Exercise: Lines in the listing below containing the string "that" are to be identified and copied.

=== Input data ===

`config.mk`:
```
export PLATFORM = sky130hd
export DESIGN_NAME = positional_list_engine
export DESIGN_NICKNAME = d
export VERILOG_FILES = /design/src/design/plm_pkg.sv /design/src/design/plm_cell.sv /design/src/design/positional_list_engine.sv
export SDC_FILE = /design/constraint.sdc
export NUM_CORES = 2
export LEC_CHECK = 0
export BUFFER_PORTS_ARGS = -buffer_cell sky130_fd_sc_hd__buf_2
export CAP_MARGIN = 40
export CELL_PAD_IN_SITES_DETAIL_PLACEMENT = 1
export CELL_PAD_IN_SITES_GLOBAL_PLACEMENT = 1
export CORE_MARGIN = 1.5
export CORE_UTILIZATION = 47
export DETAILED_ROUTE_END_ITERATION = 10
export PLACE_DENSITY_LB_ADDON = 0.1
export SLEW_MARGIN = 30
export SYNTH_ARGS = -nofsm -noshare
export SYNTH_HDL_FRONTEND = slang
export SYNTH_HIERARCHICAL = 1
export SYNTH_SLANG_ARGS = --single-unit
export TNS_END_PERCENT = 20
```
`constraint.sdc`:
```
create_clock -name clk -period 13.2 [get_ports clk]
set_clock_uncertainty 0.2 [all_clocks]
set_input_delay 2.64 -clock clk [delete_from_list [all_inputs] [get_ports clk]]
set_output_delay 2.64 -clock clk [all_outputs]
set_load 0.03 [all_outputs]
```
`src/design/plm_pkg.sv`:
```
// ----------------------------------------------------------------------------
// plm_pkg: shared types and codes for the positional list engine
// Holds the operation codes, result status codes and the command that is
// broadcast to every cell of the shifting row.
// ----------------------------------------------------------------------------
`default_nettype none

package plm_pkg;

	// Requested operation on an input transfer.
	typedef enum logic [2:0] {
		MODE_INS_FRONT = 3'd0,
		MODE_INS_BACK  = 3'd1,
		MODE_INS_POS   = 3'd2,
		MODE_DEL_FRONT = 3'd3,
		MODE_DEL_BACK  = 3'd4,
		MODE_DEL_POS   = 3'd5,
		MODE_DUMP      = 3'd6,
		MODE_COUNT     = 3'd7
	} mode_t;

	// Result status codes.
	localparam logic [1:0] ST_OK     = 2'd0;
	localparam logic [1:0] ST_BADPOS = 2'd1;
	localparam logic [1:0] ST_EMPTY  = 2'd2;
	localparam logic [1:0] ST_FULL   = 2'd3;

	// What every cell does on a broadcast command.
	typedef enum logic [1:0] {
		CELL_HOLD,
		CELL_INS,
		CELL_DEL,
		CELL_ROT
	} cell_op_t;

	typedef struct packed {
		cell_op_t           op;
		logic signed [31:0] value;
	} cell_cmd_t;

endpackage : plm_pkg

`default_nettype wire

```
`src/design/plm_cell.sv`:
```
// ----------------------------------------------------------------------------
// plm_cell: one storage cell of the shifting list row
// Holds one element and, on a broadcast command, keeps it, takes the value of
// a neighbor or takes the new value, depending on its place in the row.
// ----------------------------------------------------------------------------
`default_nettype none

module plm_cell
	import plm_pkg::*;
#(
	parameter int IDX_W = 5,
	parameter int CNT_W = 6,
	parameter int INDEX = 0
) (
	input  wire logic                      clk,
	input  wire cell_cmd_t                 cmd,
	input  wire logic        [IDX_W-1:0]   idx,
	input  wire logic        [CNT_W-1:0]   count,
	input  wire logic signed [31:0]        left,
	input  wire logic signed [31:0]        right,
	input  wire logic signed [31:0]        head,
	output logic signed      [31:0]        data
);

	localparam logic [IDX_W-1:0] MyIdx  = IDX_W'(INDEX);
	localparam logic [CNT_W-1:0] MyNext = CNT_W'(INDEX + 1);

	logic signed [31:0] data_q;
	logic signed [31:0] data_d;

	always_comb begin
		data_d = data_q;
		case (cmd.op)
			CELL_INS: begin
				if (MyIdx > idx) begin
					data_d = left;
				end else if (MyIdx == idx) begin
					data_d = cmd.value;
				end
			end
			CELL_DEL: begin
				if (MyIdx >= idx) begin
					data_d = right;
				end
			end
			CELL_ROT: begin
				// The last occupied cell wraps around to the head.
				if (MyNext == count) begin
					data_d = head;
				end else if (MyNext < count) begin
					data_d = right;
				end
			end
			default: data_d = data_q;
		endcase
	end

	always_ff @(posedge clk) begin
		data_q <= data_d;
	end

	assign data = data_q;

endmodule : plm_cell

`default_nettype wire

```
`src/design/positional_list_engine.sv`:
```
// ----------------------------------------------------------------------------
// positional_list_engine: ordered list of signed 32-bit values in a cell row
// Timing: a status result is registered and valid in the cycle after its input
// transfer; a dump first enters the dump state, then sends its elements one per
// cycle through the output register while out_ready holds. A new input waits
// until the single output register has drained and no dump is running.
// Reset: arst_n clears the fill count, control state and output valid; the
// cell contents stay undefined and are never read before being written.
// ----------------------------------------------------------------------------
`default_nettype none

module positional_list_engine
	import plm_pkg::*;
#(
	parameter int CAPACITY = 32
) (
	input  wire logic               clk,
	input  wire logic               arst_n,
	input  wire logic               in_valid,
	output logic                    in_ready,
	input  wire logic        [2:0]  mode,
	input  wire logic signed [31:0] value,
	input  wire logic        [5:0]  position,
	output logic                    out_valid,
	input  wire logic               out_ready,
	output logic             [1:0]  status,
	output logic signed      [31:0] element,
	output logic             [5:0]  element_count,
	output logic                    last
);

	// Index width addresses one cell; count width can also hold CAPACITY itself.
	localparam int IDX_W = $clog2(CAPACITY);
	localparam int CNT_W = $clog2(CAPACITY + 1);
	// Comparison width that holds both the position field and count + 1.
	localparam int CMP_W = ((CNT_W > 6) ? CNT_W : 6) + 1;

	typedef enum logic {
		S_IDLE,
		S_DUMP
	} state_t;

	state_t             state_q;
	logic [CNT_W-1:0]   count_q;
	logic [CNT_W-1:0]   remain_q;
	logic               out_valid_q;
	logic [1:0]         status_q;
	logic signed [31:0] element_q;
	logic [5:0]         element_count_q;
	logic               last_q;

	// Command broadcast to the cell row this cycle.
	cell_cmd_t          cmd;
	logic [IDX_W-1:0]   cell_idx;

	logic               in_fire;
	logic               out_free;
	logic               full;
	logic               empty;
	logic [CMP_W-1:0]   pos_x;
	logic [CMP_W-1:0]   cnt_x;
	logic [1:0]         acc_status;
	logic [CNT_W-1:0]   count_d;
	logic               start_dump;

	logic signed [31:0] cell_data [CAPACITY];

	// Only one item is in flight: a new input is taken once the previous
	// result has been handed over and no dump is running.
	assign in_ready = (state_q == S_IDLE) && !out_valid_q;
	assign in_fire  = in_valid && in_ready;
	assign out_free = !out_valid_q || out_ready;

	assign full  = (count_q == CNT_W'(CAPACITY));
	assign empty = (count_q == '0);
	assign pos_x = CMP_W'(position);
	assign cnt_x = CMP_W'(count_q);

	// Decode the accepted operation: check it, pick the cell command and the
	// count that follows. Insert positions run 1..count+1, delete 1..count.
	always_comb begin
		cmd.op     = CELL_HOLD;
		cmd.value  = value;
		cell_idx   = '0;
		acc_status = ST_OK;
		count_d    = count_q;
		start_dump = 1'b0;
		if (in_fire) begin
			unique case (mode_t'(mode))
				MODE_INS_FRONT, MODE_INS_BACK, MODE_INS_POS: begin
					if (full) begin
						acc_status = ST_FULL;
					end else if ((mode_t'(mode) == MODE_INS_POS) &&
					             ((pos_x == '0) || (pos_x > cnt_x + CMP_W'(1)))) begin
						acc_status = ST_BADPOS;
					end else begin
						cmd.op  = CELL_INS;
						count_d = count_q + CNT_W'(1);
						if (mode_t'(mode) == MODE_INS_FRONT) begin
							cell_idx = '0;
						end else if (mode_t'(mode) == MODE_INS_BACK) begin
							cell_idx = IDX_W'(count_q);
						end else begin
							cell_idx = IDX_W'(position - 6'd1);
						end
					end
				end
				MODE_DEL_FRONT, MODE_DEL_BACK, MODE_DEL_POS: begin
					if (empty) begin
						acc_status = ST_EMPTY;
					end else if ((mode_t'(mode) == MODE_DEL_POS) &&
					             ((pos_x == '0) || (pos_x > cnt_x))) begin
						acc_status = ST_BADPOS;
					end else begin
						cmd.op  = CELL_DEL;
						count_d = count_q - CNT_W'(1);
						if (mode_t'(mode) == MODE_DEL_FRONT) begin
							cell_idx = '0;
						end else if (mode_t'(mode) == MODE_DEL_BACK) begin
							cell_idx = IDX_W'(count_q - CNT_W'(1));
						end else begin
							cell_idx = IDX_W'(position - 6'd1);
						end
					end
				end
				MODE_DUMP: begin
					// An empty list answers with a single status result.
					start_dump = !empty;
				end
				MODE_COUNT: begin
					acc_status = ST_OK;
				end
				default: acc_status = ST_OK;
			endcase
		end
		// During a dump the occupied cells rotate toward the head by one each
		// time an element is sent; after count steps the order is restored.
		if ((state_q == S_DUMP) && out_free) begin
			cmd.op = CELL_ROT;
		end
	end

	// Row of cells: each takes data from its left or right neighbor, and the
	// last occupied one can take the head during a rotation.
	for (genvar g = 0; g < CAPACITY; g++) begin : g_cell
		logic signed [31:0] left_in;
		logic signed [31:0] right_in;

		if (g == 0) begin : g_first
			assign left_in = '0;
		end else begin : g_inner_l
			assign left_in = cell_data[g-1];
		end

		if (g == CAPACITY - 1) begin : g_lastc
			assign right_in = '0;
		end else begin : g_inner_r
			assign right_in = cell_data[g+1];
		end

		plm_cell #(
			.IDX_W (IDX_W),
			.CNT_W (CNT_W),
			.INDEX (g)
		) u_cell (
			.clk   (clk),
			.cmd   (cmd),
			.idx   (cell_idx),
			.count (count_q),
			.left  (left_in),
			.right (right_in),
			.head  (cell_data[0]),
			.data  (cell_data[g])
		);
	end

	// Control state, fill count and the output register.
	always_ff @(posedge clk or negedge arst_n) begin
		if (!arst_n) begin
			state_q         <= S_IDLE;
			count_q         <= '0;
			remain_q        <= '0;
			out_valid_q     <= 1'b0;
			status_q        <= ST_OK;
			element_q       <= '0;
			element_count_q <= '0;
			last_q          <= 1'b0;
		end else begin
			if (out_valid_q && out_ready) begin
				out_valid_q <= 1'b0;
			end
			unique case (state_q)
				S_IDLE: begin
					if (in_fire) begin
						count_q <= count_d;
						if (start_dump) begin
							state_q  <= S_DUMP;
							remain_q <= count_q;
						end else begin
							out_valid_q     <= 1'b1;
							status_q        <= acc_status;
							element_q       <= '0;
							element_count_q <= 6'(count_d);
							last_q          <= 1'b1;
						end
					end
				end
				S_DUMP: begin
					if (out_free) begin
						out_valid_q     <= 1'b1;
						status_q        <= ST_OK;
						element_q       <= cell_data[0];
						element_count_q <= 6'(count_q);
						last_q          <= (remain_q == CNT_W'(1));
						remain_q        <= remain_q - CNT_W'(1);
						if (remain_q == CNT_W'(1)) begin
							state_q <= S_IDLE;
						end
					end
				end
				default: state_q <= S_IDLE;
			endcase
		end
	end

	assign out_valid     = out_valid_q;
	assign status        = status_q;
	assign element       = element_q;
	assign element_count = element_count_q;
	assign last          = last_q;

endmodule : positional_list_engine

`default_nettype wire
```
==> flow_metrics.env <==
export IMPL_fp_dieH_um=401
export IMPL_start_util_pct=47.5
export IMPL_period_share_pct=56.8
export IMPL_tightest_slew_ns=1.10
export IMPL_clk_pin_slew_ns=0.06
export IMPL_cts_path_max_buffers=3
export IMPL_synth_warnings=6
export IMPL_final_cell_mix="1024 x edfxtp_1, 636 x o21ai_0, 536 x o21ai_1, 474 x a31oi_1, 416 x nand3_1"
export IMPL_wl_met1_mm=131
export IMPL_worstPathRequired_ns=13.54
export IMPL_drv_cap=0
export IMPL_dp_slack_ns=5.09
export IMPL_worst_path_largest_cell_delay_ns=0.81
export IMPL_cts_tree="built"
export IMPL_wire_per_inst_um=35.7
export IMPL_synth_top_family_by_area="compound AO/OA/AOI/OAI gates"
export IMPL_wl_mm=332
export IMPL_yosysTopAreaCellShare_pct=41.3
export IMPL_cts_buffers=136
export IMPL_post_cts_buffers=0
export IMPL_maxSlewViolCount=0
export IMPL_num_vias=71500
export IMPL_dp_hpwl_mm=207
export IMPL_antenna_found_initial=2
export IMPL_slowest_stage="buf_4"
export IMPL_path_max_fanout=185
export IMPL_drive_gt1_share_pct=13.5
export IMPL_rsz0062_at_grt="false"
export IMPL_grt_pass1_wl_mm=487
export IMPL_grt_max_degree=276
export IMPL_min_from="element[7]"
export IMPL_status="completed"
export IMPL_die_area_um2=161000
export IMPL_grt_use_total_pct=39.6
export IMPL_grt_pass1_vias=70600
export IMPL_synth_area_um2=74500
export IMPL_cp_end_kind="flop"
export IMPL_cp_buffers_inverters=6
export IMPL_yosysUniqueCellTypes=141
export IMPL_htree_levels=4
export IMPL_area_delta_synth_final_pct=7.62
export IMPL_nets=7204
export IMPL_synth_edf_count=1024
export IMPL_synth_xor_area_share_pct=0.188
export IMPL_wl_met3_mm=36.1
export IMPL_yosys_area_share_simple_pct=12.0
export IMPL_powerDensity_nw_per_um2=254
export IMPL_coreArea_um2=157000
export IMPL_placedCellCount=9047
export IMPL_final_common_cell="edfxtp_1"
export IMPL_setup_viol=0
export IMPL_ys_top_cells_by_area="edfxtp_1 41%, o21ai_0 4.3%, a32oi_1 4.2%"
export IMPL_peakVddDrop_uv=144
export IMPL_start_kind="input pin"
export IMPL_route_top_layer_used="met5"
export IMPL_synth_mux_area_share_pct=5.40
export IMPL_async_flop_share_pct=5.10
export IMPL_setup_ws_ns=5.70
export IMPL_overflow=0
export IMPL_synth_cells=7464
export IMPL_leakagePower_nw=27.3
export IMPL_hold_viol=0
export IMPL_timing_fmax_mhz=133
export IMPL_worstSetupStartpoint="position[0]"
export IMPL_path_cells="buf_2, inv_1, ha_1, or3b_1, or3_1, nand4_1, a211oi_2, o21a_1, nor2_1, o21ai_4, buf_12, buf_4, buf_12, buf_16, o31a_1, a2bb2oi_2"
export IMPL_clockRootBuffer="clkbuf_16"
export IMPL_clock_sinks=1079
export IMPL_place_congestion=0.901
export IMPL_slew_headroom_pct=27.0
export IMPL_ys_flop_type="edfxtp_1"
export IMPL_post_cts_resized=0
export IMPL_drcViolationCount=0
export IMPL_synth_fa_ha_area_share_pct=0.302
export IMPL_portBuffers=87
export IMPL_critPathKind="input pin to flop"
export IMPL_clk_latency_ns=0.79
export IMPL_period_minus_slack_ns=7.50
export IMPL_syn_avg_cell_area_um2=9.99
export IMPL_yosys_area_top_type="edfxtp_1"
export IMPL_critical_path_most_common_cell="buf_12"
export IMPL_crit_family="buffers and inverters"
export IMPL_ys_ff_latch=1079
export IMPL_fillers=17100
export IMPL_synth_compound_area_share_pct=31.1
export IMPL_instances_no_fill=9309
export IMPL_synth_seq_area_share_pct=43.1
export IMPL_fp_row_count=145
export IMPL_wl_met2_mm=145
export IMPL_hold_path_class="flop to flop"
export IMPL_die_w_um=401
export IMPL_final_antenna_net_count=0
export IMPL_firstDrtPassIters=8
export IMPL_r2r_start="count_q[0]"
export IMPL_critPathArrivalTime_ns=7.84
export IMPL_hold_buffers=0
export IMPL_drt_iter0_drc=9735
export IMPL_pin_count=88
export IMPL_viasPerCell=7.68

===

Exercise solution:
// Holds the operation codes, result status codes and the command that is
	// Comparison width that holds both the position field and count + 1.
	// count that follows. Insert positions run 1..count+1, delete 1..count.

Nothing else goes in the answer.